3. I was very surprised by the results presented at line 169 on the respiration from the E horizon. My own analyses of carbon content and respiration from this horizon had shown no detectable amounts of carbon and respiration in this horizon. So, I found strange that the authors report higher mineralization rates here. However, Figure 1 shows that total C in the E horizon is zero or close to zero, which means that when you compute the specific mineralization rates dividing the values by a number close to zero, the values artificially increase. It is well known that when you divide any number by a value close to zero, the result is a very large number. Or in mathematical jargon, the limit goes to infinity. Therefore, the specific mineralization rates presented in Figure 2B for the E horizon are an artifact due to the division by a very small total C value. This should be corrected and removed from the discussion.
*Minor comments*
- The authors cite the conceptual framework of Mayano et al a number of times to put the results in a larger context. This is very good, but I also would bring to the attention the conceptual framework of Davidson et al. (https://doi.org/10.1111/gcb.12718), which is very similar to that of Moyano, but expressed under a mathematical framework that is testable. I would recommend the authors to consider framing the study and results in the context of interactions between moisture and oxygen availability as in the DAMM model of Davidson. There are studies that have tested this framework experimentally manipulating oxygen and moisture levels simultaneously (https://doi.org/10.5194/bg-14-703-2017), and I think the present study adds important experimental support to the DAMM theoretical framework.

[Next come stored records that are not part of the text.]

[config.mk]
export PLATFORM = sky130hd
export DESIGN_NAME = imm_gen_pipe
export DESIGN_NICKNAME = d
export VERILOG_FILES = /design/src/rtl/riscv_pkg.sv /design/src/rtl/imm_fmt_decode.sv /design/src/rtl/imm_gen_pipe.sv
export SDC_FILE = /design/constraint.sdc
export NUM_CORES = 1
export LEC_CHECK = 0
export ABC_AREA = 1
export ABC_CLOCK_PERIOD_IN_PS = 2100
export CAP_MARGIN = 20
export CORE_MARGIN = 5
export CORE_UTILIZATION = 35
export CTS_CLUSTER_DIAMETER = 50
export DETAILED_ROUTE_END_ITERATION = 8
export GPL_ROUTABILITY_DRIVEN = 1
export PLACE_DENSITY = 0.69
export SLEW_MARGIN = 20
export SYNTH_ARGS = -nofsm -noshare
export SYNTH_HDL_FRONTEND = slang
export SYNTH_SLANG_ARGS = --single-unit
[constraint.sdc]
create_clock -name clk -period 2.1 [get_ports clk]
set_clock_uncertainty 0.15 [all_clocks]
set_input_delay 0.42 -clock clk [delete_from_list [all_inputs] [get_ports clk]]
set_output_delay 0.42 -clock clk [all_outputs]
set_load 0.05 [all_outputs]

- Add the duration of the incubations to the caption of Figure 2.
- I also found very interesting the results of the addition of the mixture of carbon compounds because they do not provide any evidence for the priming effect. In general, I see a bias in the literature that generally gives a lot of emphasis to results that support the priming effect, but when results are not consistent with the priming hypothesis they are not mentioned. I think it's important to also bring this to the attention for a more balanced discussion on the relevance of priming. For these soils, it seems that priming is not a relevant mechanism.
- In the methods section, you mentioned that the added carbon mixture was labelled with 13C. Did you obtain any insights from the analysis of 13C in respiration or in the remaining soils after the incubation?